• **Your instructions**
Which lines of the data below include the string "buffers"? Return each of them.

(Input data)

[src/rtl/mipi_dphy_tx_seq.sv]
// -----------------------------------------------------------------------------
// mipi_dphy_tx_seq
// D-PHY data-lane transmit sequencer. Per packet it walks the lanes through
// LP-11 -> LP-01 -> LP-00 -> HS-zero -> sync -> payload -> trail -> LP-11,
// taking payload byte groups over a valid/ready stream.
//   clk, resetn        : byte clock, asynchronous active-low reset
//   s_valid/s_data/
//   s_last/s_ready     : payload stream, one byte per lane per beat
//   lp_dp, lp_dn       : LP line levels shared by all data lanes
//   hs_en, hs_data     : HS driver enable and per-lane HS byte (lane i = [8i+7:8i])
//   busy               : sequencer not idle
//   underrun           : one-cycle pulse when a packet is aborted for lack of data
// -----------------------------------------------------------------------------
module mipi_dphy_tx_seq
    import mipi_pkg::*;
#(
    parameter int LANES   = 4,
    parameter int T_LPX   = 4,
    parameter int T_PREP  = 2,
    parameter int T_ZERO  = 6,
    parameter int T_TRAIL = 4,
    parameter int T_EXIT  = 6,
    parameter int CNT_W   = 8
) (
    input  logic               clk,
    input  logic               resetn,
    input  logic               s_valid,
    input  logic [8*LANES-1:0] s_data,
    input  logic               s_last,
    output logic               s_ready,
    output logic               lp_dp,
    output logic               lp_dn,
    output logic               hs_en,
    output logic [8*LANES-1:0] hs_data,
    output logic               busy,
    output logic               underrun
);

    localparam int T_MAX = (1 << CNT_W);

    if (LANES < 1 || LANES > 4) begin : g_bad_lanes
        $error("mipi_dphy_tx_seq: LANES must be in 1..4");
    end
    if (T_LPX < 1 || T_PREP < 1 || T_ZERO < 1 || T_TRAIL < 1 || T_EXIT < 1) begin : g_bad_tmin
        $error("mipi_dphy_tx_seq: every T_* must be at least 1");
    end
    if (T_LPX >= T_MAX || T_PREP >= T_MAX || T_ZERO >= T_MAX ||
        T_TRAIL >= T_MAX || T_EXIT >= T_MAX) begin : g_bad_tmax
        $error("mipi_dphy_tx_seq: every T_* must fit in CNT_W bits");
    end

    mipi_seq_st_t       r_state;
    logic [1:0]         r_lp;
    logic               r_hs_en;
    logic [8*LANES-1:0] r_hs_data;
    logic               r_last_q;
    logic               r_underrun;

    logic               w_hs;
    logic               w_zero;
    logic               w_load;
    logic [CNT_W-1:0]   w_load_val;
    logic [8*LANES-1:0] w_trail;

    // Ready is decoded from registers so it never depends on s_valid.
    assign s_ready = (r_state == SYNC) | ((r_state == DATA) & ~r_last_q);
    assign w_hs    = s_valid & s_ready;

    // Trail level per lane is the inverse of the last HS bit sent (MSB goes out last).
    always_comb begin
        w_trail = {(8*LANES){1'b0}};
        for (int i = 0; i < LANES; i++) begin
            w_trail[8*i +: 8] = {8{~r_hs_data[8*i+7]}};
        end
    end

    // Timer reload on entry to each timed state; mirrors the FSM transitions below.
    always_comb begin
        w_load     = 1'b0;
        w_load_val = {CNT_W{1'b0}};
        case (r_state)
            IDLE: begin
                if (s_valid) begin
                    w_load     = 1'b1;
                    w_load_val = CNT_W'(T_LPX - 1);
                end else begin
                    w_load     = 1'b0;
                end
            end
            LPX: begin
                if (w_zero) begin
                    w_load     = 1'b1;
                    w_load_val = CNT_W'(T_PREP - 1);
                end else begin
                    w_load     = 1'b0;
                end
            end
            PREP: begin
                if (w_zero) begin
                    w_load     = 1'b1;
                    w_load_val = CNT_W'(T_ZERO - 1);
                end else begin
                    w_load     = 1'b0;
                end
            end
            SYNC: begin
                if (!w_hs) begin
                    w_load     = 1'b1;
                    w_load_val = CNT_W'(T_TRAIL - 1);
                end else begin
                    w_load     = 1'b0;
                end
            end
            DATA: begin
                if (r_last_q || !s_valid) begin
                    w_load     = 1'b1;
                    w_load_val = CNT_W'(T_TRAIL - 1);
                end else begin
                    w_load     = 1'b0;
                end
            end
            TRAIL: begin
                if (w_zero) begin
                    w_load     = 1'b1;
                    w_load_val = CNT_W'(T_EXIT - 1);
                end else begin
                    w_load     = 1'b0;
                end
            end
            default: begin
                w_load     = 1'b0;
                w_load_val = {CNT_W{1'b0}};
            end
        endcase
    end

    mipi_tim_cnt #(
        .CNT_W(CNT_W)
    ) u_tim_cnt (
        .i_clk     (clk),
        .i_rst_n   (resetn),
        .i_load    (w_load),
        .i_load_val(w_load_val),
        .o_zero    (w_zero)
    );

    // Sequencer FSM; outputs are registered with the values of the state being entered.
    always_ff @(posedge clk or negedge resetn) begin
        if (!resetn) begin
            r_state    <= IDLE;
            r_lp       <= LP11;
            r_hs_en    <= 1'b0;
            r_hs_data  <= {(8*LANES){1'b0}};
            r_last_q   <= 1'b0;
            r_underrun <= 1'b0;
        end else begin
            r_underrun <= 1'b0;
            case (r_state)
                IDLE: begin
                    if (s_valid) begin
                        r_state <= LPX;
                        r_lp    <= LP01;
                    end
                end
                LPX: begin
                    if (w_zero) begin
                        r_state <= PREP;
                        r_lp    <= LP00;
                    end
                end
                PREP: begin
                    if (w_zero) begin
                        r_state   <= HS_ZERO;
                        r_hs_en   <= 1'b1;
                        r_hs_data <= {(8*LANES){1'b0}};
                    end
                end
                HS_ZERO: begin
                    if (w_zero) begin
                        r_state   <= SYNC;
                        r_hs_data <= {LANES{SYNC_BYTE}};
                    end
                end
                SYNC: begin
                    if (w_hs) begin
                        r_state   <= DATA;
                        r_hs_data <= s_data;
                        r_last_q  <= s_last;
                    end else begin
                        r_state    <= TRAIL;
                        r_hs_data  <= w_trail;
                        r_underrun <= 1'b1;
                    end
                end
                DATA: begin
                    if (r_last_q) begin
                        // Last byte has been on the bus for one cycle; close the burst.
                        r_state   <= TRAIL;
                        r_hs_data <= w_trail;
                        r_last_q  <= 1'b0;
                    end else if (w_hs) begin
                        r_hs_data <= s_data;
                        r_last_q  <= s_last;
                    end else begin
                        r_state    <= TRAIL;
                        r_hs_data  <= w_trail;
                        r_underrun <= 1'b1;
                    end
                end
                TRAIL: begin
                    if (w_zero) begin
                        r_state   <= EXIT;
                        r_lp      <= LP11;
                        r_hs_en   <= 1'b0;
                        r_hs_data <= {(8*LANES){1'b0}};
                    end
                end
                EXIT: begin
                    if (w_zero) begin
                        r_state <= IDLE;
                    end
                end
                default: begin
                    r_state   <= IDLE;
                    r_lp      <= LP11;
                    r_hs_en   <= 1'b0;
                    r_hs_data <= {(8*LANES){1'b0}};
                    r_last_q  <= 1'b0;
                end
            endcase
        end
    end

    assign lp_dp    = r_lp[1];
    assign lp_dn    = r_lp[0];
    assign hs_en    = r_hs_en;
    assign hs_data  = r_hs_data;
    assign busy     = (r_state != IDLE);
    assign underrun = r_underrun;

endmodule
## src/rtl/pipe_stage_buffer_pkg.sv

```systemverilog
// Shared pipeline definitions: hazard-unit control bundle
// and the default depth of inter-stage buffers.
package pipe_stage_buffer_pkg;

  typedef struct packed {
    logic stall;
    logic flush;
  } control;

  parameter int STAGE_BUFFER_DEPTH = 2;

endpackage

```

## src/rtl/pipe_stage_buffer.sv

```systemverilog
// DEPTH-entry FIFO between two pipeline stages with a
// valid/ready handshake that honours hazard-unit stall/flush.
module pipe_stage_buffer
  import pipe_stage_buffer_pkg::*;
#(
  parameter int WIDTH = 32,
  parameter int DEPTH = STAGE_BUFFER_DEPTH,
  localparam int CW = $clog2(DEPTH + 1)
) (
  input  logic             clock,
  input  logic             reset,
  input  control           stageControl,
  input  logic [WIDTH-1:0] inData,
  input  logic             inValid,
  output logic             inReady,
  output logic [WIDTH-1:0] outData,
  output logic             outValid,
  input  logic             outReady,
  output logic [CW-1:0]    count,
  output logic             empty,
  output logic             full
);

  localparam int PW = (DEPTH > 1) ? $clog2(DEPTH) : 1;

  logic [WIDTH-1:0] storage [DEPTH];
  logic [PW-1:0]    writePointer;
  logic [PW-1:0]    readPointer;
  logic             push;
  logic             pop;

  // DEPTH need not be a power of two, so wrap explicitly
  function automatic logic [PW-1:0] advance(
    input logic [PW-1:0] p
  );
    if (p == PW'(DEPTH - 1)) return '0;
    return p + PW'(1);
  endfunction

  assign empty    = (count == '0);
  assign full     = (count == CW'(DEPTH));
  assign inReady  = !full && !stageControl.stall;
  assign outValid = !empty && !stageControl.stall;
  assign outData  = storage[readPointer];

  assign push = inValid && inReady
             && !stageControl.flush;
  assign pop  = outValid && outReady
             && !stageControl.flush;

  always_ff @(posedge clock or negedge reset) begin
    if (!reset) begin
      count        <= '0;
      writePointer <= '0;
      readPointer  <= '0;
    end else if (stageControl.flush) begin
      count        <= '0;
      writePointer <= '0;
      readPointer  <= '0;
    end else begin
      if (push) writePointer <= advance(writePointer);
      if (pop)  readPointer  <= advance(readPointer);
      if (push && !pop)
        count <= count + CW'(1);
      else if (pop && !push)
        count <= count - CW'(1);
    end
  end

  // Payload storage is deliberately left unreset
  always_ff @(posedge clock) begin
    if (push) storage[writePointer] <= inData;
  end

endmodule

```

## config.mk

```make
export PLATFORM = sky130hd
export DESIGN_NAME = pipe_stage_buffer
export DESIGN_NICKNAME = d
export VERILOG_FILES = /design/src/rtl/pipe_stage_buffer_pkg.sv /design/src/rtl/pipe_stage_buffer.sv
export SDC_FILE = /design/constraint.sdc
export NUM_CORES = 1
export LEC_CHECK = 0
export CAP_MARGIN = 20
export CORE_MARGIN = 8
export CORE_UTILIZATION = 37
export CTS_CLUSTER_DIAMETER = 200
export DETAILED_ROUTE_END_ITERATION = 8
export GPL_ROUTABILITY_DRIVEN = 0
export PLACE_DENSITY_LB_ADDON = 0.2
export SYNTH_ARGS = -nofsm -noshare
export SYNTH_HDL_FRONTEND = slang
export SYNTH_SLANG_ARGS = --single-unit
```

## constraint.sdc

```tcl
create_clock -name clock -period 5.01 [get_ports clock]
set_input_delay 1.002 -clock clock [delete_from_list [all_inputs] [get_ports clock]]
set_output_delay 1.002 -clock clock [all_outputs]
set_load 0.02 [all_outputs]
```

==> results by group <==
STA
  • Max Clock Skew: 0.005845 ns
  • Hold Violations, Final: 0
  • Slew headroom: about two fifths
  • Highest clock rate: 291.2 MHz
  • RSZ-0062 raised after global routing: no
  • Final Critical Period: 3.434 ns
  • Tcrit/Tclk final: 68.53%
  • Slew @ Worst Pin: ~0.88 ns
  • Final WS setup: 1.576 ns
  • Setup TNS: 0 ns
  • Slew Limit Fails: 0
  • Hold Worst Slack: 0.6119 ns
  • Setup violations, final: 0

Clock tree
  • H-tree levels: 3
  • CTS buffer count: 9
  • CTS tree: yes
  • Worst skew pair latency: 0.33 ns
  • Hold Buf Count CTS: 0
  • Clock buffer depth: 2
  • Clk pin slew, worst setup/hold paths: 0.06 ns
  • Clock Sinks: 68
  • Post-CTS Setup Repair Bufs: 0
  • Root buf cell: clkbuf_8
  • # resized after CTS: 0

Detailed routing
  • Via/cell ratio: 4.804
  • Top Metal Used: met4
  • Met3 Wirelength: approximately 470 µm
  • Per-cell routed wire length: 17.55 µm
  • Antenna Violating Nets Remaining: 0
  • Vias: ~1400
  • 1st-pass router iterations: 4
  • Iteration-0 DRC Markers: 63
  • DRC viols: 0
  • Routed wire length: 5282 µm
  • DR WL met2: 2589 µm
  • Met1 WL: between 2000 and 2500 µm

Worst setup path
  • Critical Path Source Type: primary input
  • Critical path class: primary input to output pin
  • Reg2Reg Setup Slack: between 2 and 2.5 ns
  • Crit-path cells: clkdlybuf4s50_1 -> o21bai_1 -> inv_1 -> clkdlybuf4s50_1
  • Max incr delay on CP: 0.60 ns
  • Worst path required time: 4.01 ns
  • Crit-path slowest cell: clkdlybuf4s50_1
  • Worst Setup SP: stageControl[1]
  • Arrival time at the worst endpoint: about 2.4 ns
  • Reg2Reg Capture Point: storage[1][13]$_DFFE_PP_
  • Setup crit end: outValid
  • Top cell by count, worst path: clkdlybuf4s50_1
  • CP max FO: 6
  • Cells on worst reg2reg path: 4
  • Kind of end point of the critical path: output pin
  • R2r startpoint: count[1]$_DFFE_PN0P_

Floorplan
  • Row cnt: 30
  • DIE AREA: 0.009872 mm²
  • I/O pin total: 76
  • Initial core utilization: 38.06%
  • CORE AREA: 0.006756 mm²
  • DIE HEIGHT: approximately 100 µm
  • Die width: 99.36 µm

Logic synthesis
  • Syn avg cell area: slightly below 20 µm²
  • Syn Inst Count: 131
  • Post-synth cell types: 20
  • Total number of yosys warnings: 0
  • Seq/Total Area, Yosys: 78.64%
  • Yosys reg bits: 68
  • Mapped Area: 0.002571 mm²
  • Syn Nets: around 170

GRT
  • Largest net degree at the start of global routing: 33
  • Gr usage total: 11.19%
  • Initial antenna violation count: 0
  • Vias in the first global route: 1628
  • First-pass GRT wire length: ~8400 µm
  • Overflow after GRT: 0

Place
  • Placement Setup Slack: 1.434 ns
  • Cell Count Post-Placement: 285
  • # port buffers: between 70 and 80
  • DP HPWL: 3726 µm

Hold path
  • Worst hold path depth: 2
  • Hold crit path type: register to register

Cells and area
  • Area grow syn2layout: 40.54%
  • Most common library cell in the layout ignoring fill and taps: clkdlybuf4s50_1
  • Most frequent cells in the layout: clkdlybuf4s50_1 (75), edfxtp_1 (64), mux2_2 (33)
  • Ratio of cells with drive above 1 in the final layout: 23.08%
  • # diodes: 0
  • Layout Cells excl Fill: 301
  • Final #Nets: approximately 250

Power and ir drop
  • Pwr/cell area: 322.2 mW/mm²
  • VDD IR max: 209.5 µV
  • PnR Total Power: 1164 µW
  • Static Leak: 0.001219 µW

Outcome
  • Status: completed

Job
  • MaxCap Viol Count: 0
-- layout make-up --
| type | count | area, µm² |
|---|---|---|
| fillers | 567 | 3143 |
| flip-flops and latches | 68 | 2022 |
| repair buffers | 78 | 773.2 |
| multi-input cells | 56 | 529.3 |
| clock buffers | 14 | 142.6 |
| well taps | 80 | 100.1 |
| clock inverters | 2 | 35.03 |
| inverters | 3 | 11.26 |
-- worst max-delay path, delay by kind of cell --
family | cells | cell delay (ns)
buf+inv | 3 | 1.18
compound gates | 1 | 0.25
-- worst min-delay path by stage --
stage / start / to / slack (ns)
after global routing: readPointer$_DFFE_PN0P_ / readPointer$_DFFE_PN0P_ / 0.64
final: readPointer$_DFFE_PN0P_ / readPointer$_DFFE_PN0P_ / 0.61
after CTS: readPointer$_DFFE_PN0P_ / readPointer$_DFFE_PN0P_ / 0.60
after floorplan: writePointer$_DFFE_PN0P_ / writePointer$_DFFE_PN0P_ / 0.62
after global placement: readPointer$_DFFE_PN0P_ / readPointer$_DFFE_PN0P_ / 0.56
after detailed placement: readPointer$_DFFE_PN0P_ / readPointer$_DFFE_PN0P_ / 0.59
-- cell families after synthesis --
group | Yosys count | synth area share [%]
buffers and inverters | 7 | 1.168
AND/OR/NAND/NOR | 13 | 3.017
multiplexers | 34 | 15.04
flip-flops | 68 | 78.64
AO/OA/AOI/OAI | 9 | 2.141
-- state kept, by name (all words and copies together), names as in the netlist --
signal        flops
readPointer       1
writePointer      1
storage          64
count             2
-- through the flow --
step                      util [%]  instance area [µm²]
after floorplan                  -                 2571
after global placement       50.85                 3436
after detailed placement     50.85                 3436
after CTS                    53.48                 3613
after global routing         53.48                 3613
final                        53.48                 3613
-- cells in the mapped netlist --
library cell   n  area share [%]
mux2_2        33              14
clkbuf_1       1            0.15
nand2b_1       2            0.49
or3b_4         1            0.44
a21oi_1        3            0.58
edfxtp_1      64              75
buf_2          3            0.58
o32ai_1        1            0.34
dfrtp_1        4             3.9
nor3b_1        1            0.29
or3_1          1            0.24
a31oi_1        1            0.24
inv_1          3            0.44
nor2b_1        3            0.73
mux2_4         1            0.58
nor2_1         3            0.44
a211oi_1       1            0.29
nor3_1         2            0.39
o21ai_0        2            0.39
o21bai_1       1            0.29
-- routing by layer --
metal	vias to the layer above	track usage, %
met2	58	18.23
met5	-	0
li1	682	-
met1	699	11.96
met3	7	6.075
met4	0	4.191
-- power breakdown --
| part | internal [µW] | switching (µW) | leakage [µW] |
|---|---|---|---|
| Clock | 230 | 175 | 0.0000887 |
| Combinational | 65.8 | 52.6 | 0.000495 |
| Sequential | 636 | 4.62 | 0.000635 |
| Total | 932 | 232 | 0.00122 |
(Power assumes the default switching activity.)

(End Input data)

• **Answer for this exercise**
// and the default depth of inter-stage buffers.
  • # port buffers: between 70 and 80
| repair buffers | 78 | 773.2 |
| clock buffers | 14 | 142.6 |
buffers and inverters | 7 | 1.168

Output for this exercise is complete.